La niña lo miró, sus orejas felinas temblando. Hizo un gesto con las manos, señalando que no podía hablar, o que no quería. Kael asintió, entendiendo su timidez, y no insistió.
—No te forzaré —dijo, levantándose. —Ven conmigo.
Tres meses después – Barrios Bajos de Elarion
Los meses pasaron en un suspiro. Kael había encontrado un pequeño refugio en los barrios bajos, una casa en ruinas que había reparado con monedas del rey. La niña felina, a la que aún no conocía por su nombre, vivía con él. Al principio, apenas se movía, comiendo lo que Kael le ofrecía y observándolo desde las sombras. Pero con el tiempo, comenzó a abrirse.
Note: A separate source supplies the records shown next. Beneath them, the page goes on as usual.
==> src/rtl/dfb_pkg.sv <==
package dfb_pkg;

  localparam int FRAC_BITS = 16;
  // Quotient bits of every normalizing division; all quotients are at most 1.0.
  localparam int QB = FRAC_BITS + 1;
  localparam int DIV_CNT_W = $clog2(QB);

  localparam logic [31:0] ONE = 32'd1 << FRAC_BITS;
  localparam logic [30:0] DIAG_ONE = 31'd1 << FRAC_BITS;

  localparam int FIFO_DEPTH = 2;
  localparam int FIFO_PTR_W = $clog2(FIFO_DEPTH);

  localparam int CFG_IDX_W = 1;
  localparam int CFG_DATA_W = 16;
  localparam logic [CFG_IDX_W-1:0] CFG_MODE_2D = 1'b0;
  localparam logic [CFG_IDX_W-1:0] CFG_EPS = 1'b1;

  localparam logic [1:0] ROW_XLATE = 2'd3;

  typedef struct packed {
    logic signed [31:0] src_x;
    logic signed [31:0] src_y;
    logic signed [31:0] src_z;
    logic signed [31:0] dst_x;
    logic signed [31:0] dst_y;
    logic signed [31:0] dst_z;
    logic [30:0]        size_x;
    logic [30:0]        size_y;
    logic [30:0]        size_z;
  } in_req_t;

  typedef struct packed {
    logic [1:0]         row_index;
    logic signed [31:0] col_x;
    logic signed [31:0] col_y;
    logic signed [31:0] col_z;
    logic [30:0]        scale_diag;
    logic               last;
  } out_req_t;

  // Classified item: direction as sign and magnitude, already scaled into 31 bits.
  typedef struct packed {
    logic [2:0][31:0] dst;
    logic [2:0][30:0] dm;
    logic [2:0]       dn;
    logic             shifted;
    logic [30:0]      size_x;
    logic [30:0]      size_y;
    logic [30:0]      size_z;
  } job_t;

  typedef struct packed {
    logic        start;
    logic [63:0] rad;
  } sqrt_req_t;

  typedef struct packed {
    logic        done;
    logic [31:0] root;
  } sqrt_rsp_t;

  typedef struct packed {
    logic        start;
    logic [63:0] num;
    logic [31:0] den;
  } div_req_t;

  typedef struct packed {
    logic          done;
    logic [QB-1:0] quo;
  } div_rsp_t;

endpackage

==> src/rtl/dfb_div.sv <==
module dfb_div (
  input  logic              clk_i,
  input  logic              rst_ni,
  input  dfb_pkg::div_req_t req_i,
  output dfb_pkg::div_rsp_t rsp_o
);
  import dfb_pkg::*;

  logic                 busy_q, done_q;
  logic [DIV_CNT_W-1:0] cnt_q;
  logic [31:0]          rem_q, den_q;
  logic [QB-1:0]        nb_q, q_q;
  logic [32:0]          t, tdiff;
  logic                 ge;

  assign t     = {rem_q, nb_q[QB-1]};
  assign tdiff = t - {1'b0, den_q};
  assign ge    = t >= {1'b0, den_q};
  assign rsp_o = '{done: done_q, quo: q_q};

  always_ff @(posedge clk_i or negedge rst_ni) begin
    if (!rst_ni) begin
      busy_q <= 1'b0;
      done_q <= 1'b0;
      cnt_q  <= '0;
    end else if (req_i.start) begin
      busy_q <= 1'b1;
      done_q <= 1'b0;
      cnt_q  <= DIV_CNT_W'(QB - 1);
    end else if (busy_q) begin
      if (cnt_q == '0) begin
        busy_q <= 1'b0;
        done_q <= 1'b1;
      end else begin
        cnt_q <= cnt_q - 1'b1;
      end
    end else begin
      done_q <= 1'b0;
    end
  end

  // The quotient is known to fit in QB bits, so the high numerator part
  // starts out below the divisor and only QB restoring steps remain.
  always_ff @(posedge clk_i) begin
    if (req_i.start) begin
      rem_q <= req_i.num[QB+31:QB];
      nb_q  <= req_i.num[QB-1:0];
      den_q <= req_i.den;
      q_q   <= '0;
    end else if (busy_q) begin
      rem_q <= ge ? tdiff[31:0] : t[31:0];
      q_q   <= {q_q[QB-2:0], ge};
      nb_q  <= nb_q << 1;
    end
  end

endmodule

==> config.mk <==
export PLATFORM = sky130hd
export DESIGN_NAME = dfb_div
export DESIGN_NICKNAME = d
export VERILOG_FILES = /design/src/rtl/dfb_pkg.sv /design/src/rtl/dfb_div.sv
export SDC_FILE = /design/constraint.sdc
export NUM_CORES = 1
export LEC_CHECK = 0
export BUFFER_PORTS_ARGS = -buffer_cell sky130_fd_sc_hd__buf_4
export CORE_ASPECT_RATIO = 0.8
export CORE_UTILIZATION = 56
export DETAILED_ROUTE_END_ITERATION = 10
export PLACE_DENSITY_LB_ADDON = 0.3
export SLEW_MARGIN = 20
export SYNTH_ARGS = -nofsm -noshare
export SYNTH_HDL_FRONTEND = slang
export SYNTH_SLANG_ARGS = --single-unit
==> constraint.sdc <==
create_clock -name clk_i -period 6 [get_ports clk_i]
set_clock_uncertainty 0.05 [all_clocks]
set_input_delay 0.3 -clock clk_i [delete_from_list [all_inputs] [get_ports clk_i]]
set_output_delay 0.3 -clock clk_i [all_outputs]
set_load 0.01 [all_outputs]
Yosys cells after proc, flatten, opt, wreduce, memory -nomap -nowiden
Cells that the tools add are included.
{"block": "totals", "out_inout_bits": 18, "inputBits": 99, "ff_bits": 105, "latchBits": 0, "ramBits": 0, "mem_count": 0, "elab_cells": 29, "romBits": 0}
{"block": "classes", "eq_ne": 2, "order_cmp": 1, "div": 0, "mul": 0, "bitwise_logic": 0, "n_shift": 0, "mux": 14, "n_addsub": 2, "n_reduce_logical": 3}
{"op": "$mux 32", "n": 3}
{"op": "$mux 17", "n": 2}
{"op": "$ge 33x32->1", "n": 1}
{"op": "$sub 32x32->32", "n": 1}
{"op": "$mux 5", "n": 3}
{"op": "$mux 1", "n": 6}
{"op": "$logic_not 5->1", "n": 1}
{"op": "$sub 5x1->5 const B", "n": 1}
{"op": "$ne 3x2->1 const B", "n": 1}
{"op": "$ne 2x2->1 const B", "n": 1}
{"op": "$reduce_and 2->1", "n": 1}
{"op": "$reduce_bool 2->1", "n": 1}

Logic depth before layout (Yosys ltp)
{"block": "depth", "word_depth": 4, "depth_mapped": 14, "mapped_depth_nobuf": 13}

Least setup slack after synthesis
No wires, ideal clock.
{"block": "synth_timing", "path_type": "register to register", "startpoint": "register nb_q[16]", "endpoint": "register rem_q[28] (data pin)", "arrival_ns": 2.773, "setup_time_ns": 0.261, "t_required_ns": 5.689, "path_stages_with_launch": 14, "path_buffers": 0, "path_slack_ns": 2.916, "cell_sequence": "edfxtp_1 > inv_1 > ha_1 > inv_1 > fa_1 > a21oi_1 > o21ai_0 > a211o_1 > nand2_1 > a311oi_1 > a221oi_1 > a21oi_1 > xor2_1 > a221o_1"}
{"block": "synth_via", "elab_chain_len": 4, "word_cells_on_any_way": 5, "cone_classes": "add/sub: 1; order compare: 1; mux: 3"}
{"item": "start: declaration", "line_no": "dfb_div.sv:12", "rtl": "logic [QB-1:0] nb_q, q_q;"}
{"item": "start signal: assignment", "line_no": "dfb_div.sv:47", "rtl": "nb_q <= req_i.num[QB-1:0];"}
{"item": "start signal: assignment", "line_no": "dfb_div.sv:53", "rtl": "nb_q <= nb_q << 1;"}
{"item": "$sub 32x32->32 or $ge 33x32->1 (tied branches)", "line_no": "dfb_div.sv:17, dfb_div.sv:18"}
{"item": "$mux 32 *", "line_no": "dfb_div.sv:51", "rtl": "rem_q <= ge ? tdiff[31:0] : t[31:0];"}
{"item": "$mux 32 *", "line_no": "dfb_div.sv:50", "rtl": "end else if (busy_q) begin"}
{"item": "$mux 32 *", "line_no": "dfb_div.sv:45", "rtl": "if (req_i.start) begin"}
{"item": "end signal: assignment", "line_no": "dfb_div.sv:46", "rtl": "rem_q <= req_i.num[QB+31:QB];"}
{"item": "end signal: assignment", "line_no": "dfb_div.sv:51"}
{"item": "end: declaration", "line_no": "dfb_div.sv:11", "rtl": "logic [31:0] rem_q, den_q;"}
Mark *: on every way between the ends. The rest lies on a longest branch, timed or not. The select of a mux whose other input is x is not followed.
A chain may end at the register's enable or synchronous reset.

Final worst setup path
{"block": "layout_timing", "startpoint": "register rem_q[17]", "endpoint": "register rem_q[25] (data pin)"}
{"block": "layout_via", "elab_chain_len": 4, "word_cells_on_any_way": 5, "cone_classes": "add/sub: 1; order compare: 1; mux: 3"}
{"item": "$sub 32x32->32 or $ge 33x32->1 (tied branches)", "line_no": "dfb_div.sv:17, dfb_div.sv:18"}
{"item": "$mux 32 *", "line_no": "dfb_div.sv:51"}
{"item": "$mux 32 *", "line_no": "dfb_div.sv:50"}
{"item": "$mux 32 *", "line_no": "dfb_div.sv:45"}
Marks and branches as above.

==> results.py <==
metrics = {
    "outcome": {
        "outcome": "finished clean",
    },
    "synthesis": {
        "ys.flop_type": "edfxtp_1",
        "synth_edf_count": 81,
        "yosysSeqAreaShare": 0.475,
        "synthesis.area_um2": 6200,
        "synth.net_count": 695,
        "async_flop_share": 0.0667,
        "postSynthCellCount": 561,
        "yosys_warnings": 0,
        "synth_cell_types": 63,
        "ys_seq_elements": 105,
        "avgSynthCellArea_um2": 11.1,
    },
    "critical_path": {
        "rr_worst_depth": 9,
        "r2r_end": "rem_q[25]",
        "reg2reg_slack_ns": 2.18,
        "cp_common_cell": "mux2_2",
        "arrival_ns": 3.88,
        "max_stage_delay_ns": 0.79,
        "path_cells": "ha_1 -> nand4_1 -> nor3_2 -> nand3_1 -> o41ai_2 -> nor2_1 -> o21bai_4 -> mux2_2 -> mux2_2",
        "critical-path-top-delay-family": "compound AO/OA/AOI/OAI gates",
        "r2r_start": "rem_q[17]",
        "cp.required_ns": 6.07,
        "end_kind": "flip-flop",
        "critPathSlowestCell": "o21bai_4",
        "path_class": "flip-flop to flip-flop",
        "critPathLaunchType": "flip-flop",
        "worst-path-max-fanout": 29,
        "worst-path-buf-inv": 0,
    },
    "timing": {
        "tns_ns": 0,
        "fin_ws_ns": 2.18,
        "drv_slew": 0,
        "fmax_ghz": 0.262,
        "setup_violations": 0,
        "fin_crit_ns": 3.82,
        "relSlewSlack": 0.323,
        "hold_viol_final": 0,
        "rsz0062_at_grt": "false",
        "worst_slew_pin_slew_ns": 1.01,
        "post-route-period-util": 0.636,
        "holdWs_ns": 0.0578,
    },
    "layout": {
        "fillers": 810,
        "nets": 784,
        "area_growth_pct": 18.7,
        "finalInstanceArea_um2": 7360,
        "antenna-diode-count": 0,
        "drive_gt1_frac": 0.275,
    },
    "grt": {
        "grt_use_total": 0.241,
        "gr-total-overflow": 0,
        "antenna_found_initial": 0,
        "grt_pass1_wl_mm": 21.4,
        "grt_max_degree": 78,
        "grt_pass1_vias": 4490,
    },
    "die": {
        "num_io_pins": 117,
        "die_w_um": 120,
        "dieHeight_um": 96.1,
        "dieArea_um2": 11500,
        "num_rows": 33,
        "core_region_area_um2": 10500,
        "initial_utilization": 0.591,
    },
    "pwr": {
        "p_per_area_nw_per_um2": 491,
        "leakagePower_nw": 3.29,
        "peakVddDrop_v": 0.000211,
    },
    "routing": {
        "drt_iter0_markers": 315,
        "drtAntennaViolNets": 0,
        "routed_wl_mm": 13.2,
        "vias": 4573,
        "routedWlPerCell_um": 16.6,
        "drcViolationCount": 0,
        "vias_per_cell": 5.75,
        "drt_first_pass_iters": 5,
    },
    "clock_network": {
        "post_cts_buffers": 0,
        "clock_sinks": 105,
        "cts_root_buf": "clkbuf_16",
        "cts_tree": "done",
        "clockBufferDepth": 2,
        "tritoncts.num_buffers": 9,
        "cts.htree.levels": 3,
        "clk_latency_ns": 0.36,
        "cts_resized": 0,
        "clk_pin_slew_worst_paths_ns": 0.08,
    },
    "hold_path": {
        "holdPathEnd": "den_q[30]",
        "whs_path_depth": 1,
        "hold_class": "input pin to flip-flop",
        "min-delay-start": "req_i[30]",
    },
    "job": {
        "maxCapViolations": 0,
    },
    "place": {
        "place_hpwl_mm": 9.26,
        "numPortBuffers": 101,
        "dp_slack_ns": 2.23,
        "placed_cell_area_um2": 7030,
        "place.gp.congestion": 0.902,
    },
}
layout by cell type, fill, tap and decap left out, drive strengths merged, types with 4 or more instances in the layout:
cell,count
a211oi,5
a21o,19
a21oi,37
a221o,4
a31oi,5
a41oi,4
and2,5
buf,102
clkbuf,9
clkinv,6
dfrtp,7
dfxtp,17
edfxtp,81
ha,34
inv,46
mux2,53
mux2i,21
nand2,27
nand2b,5
nand3,10
nand4,5
nor2,44
nor2b,5
nor3,9
nor3b,8
o21a,5
o21ai,14
xnor2,18
xor2,11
Una noche, bajo la luz de una luna llena que iluminaba Elarion, la niña felina se sentó junto a Kael en el tejado de la casa. Su cabello negro azabache con mechones plateados brillaba, y su piel, ahora más saludable, reflejaba la luz lunar. Hablaba más, aunque en susurros, contándole a Kael sobre los mercados, las estrellas, o las historias que había oído de los semihumanos.
Kael, con su túnica negra y su cabello silverado, la escuchaba en silencio, su rostro sereno. Finalmente, se inclinó hacia ella.
—¿Cuál es tu nombre? —preguntó, su voz tranquila pero curiosa.
La niña lo miró, sus ojos ámbar brillando con lágrimas. Por primera vez, habló con claridad.
—Sylia —dijo, su voz suave como un susurro del viento. —Me llamo Sylia. Gracias, Kael... por salvarme, por cuidarme, por darme un hogar. Nunca había tenido a nadie que... —Se detuvo, las lágrimas cayendo libremente.
Se lanzó hacia él, abrazándolo con fuerza. Kael, sorprendido pero calmado, correspondió el abrazo, su mano apoyada suavemente en su espalda.
—No tienes que agradecerme —dijo. —¿Cuántos años tienes, Sylia?
Ella se apartó, secándose las lágrimas.
—Doce —respondió, sus orejas felinas moviéndose ligeramente. —En mi clan, eso es joven, pero... he pasado por mucho. Mi familia fue destruida por los nobles, y terminé en ese mercado. Pero tú... tú me diste una razón para seguir.
Kael la miró, sus ojos azul grisáceo brillando con una profundidad que Sylia no podía comprender.
—Lysara es un lugar cruel —dijo. —Pero tú eres fuerte, Sylia. Más de lo que crees.
Ella sonrió, una sonrisa tímida pero genuina. Por primera vez en meses, se sintió segura. Pero en su mente, una pregunta persistía: ¿quién era realmente Kael? Sus acciones, su calma, su presencia... nada en él encajaba con un simple humano.
Mientras tanto, en las sombras de Elarion, una figura encapuchada observaba. Sus ojos dorados, brillando con un fulgor sobrenatural, se fijaron en Kael y Sylia.
—El Soberano Oscuro... el que venció a Valthor hace 6,000 años... —susurró. —¿Por qué un ser como él protege a una simple felina?
Kael, como si sintiera la mirada, alzó la vista al cielo. Por un instante, una grieta invisible pareció abrirse en la noche, como si la realidad misma reconociera su supremacía. Luego, volvió a mirar a Sylia, su expresión serena, como si nada en Lysara —ni en ninguna existencia— pudiera perturbarlo.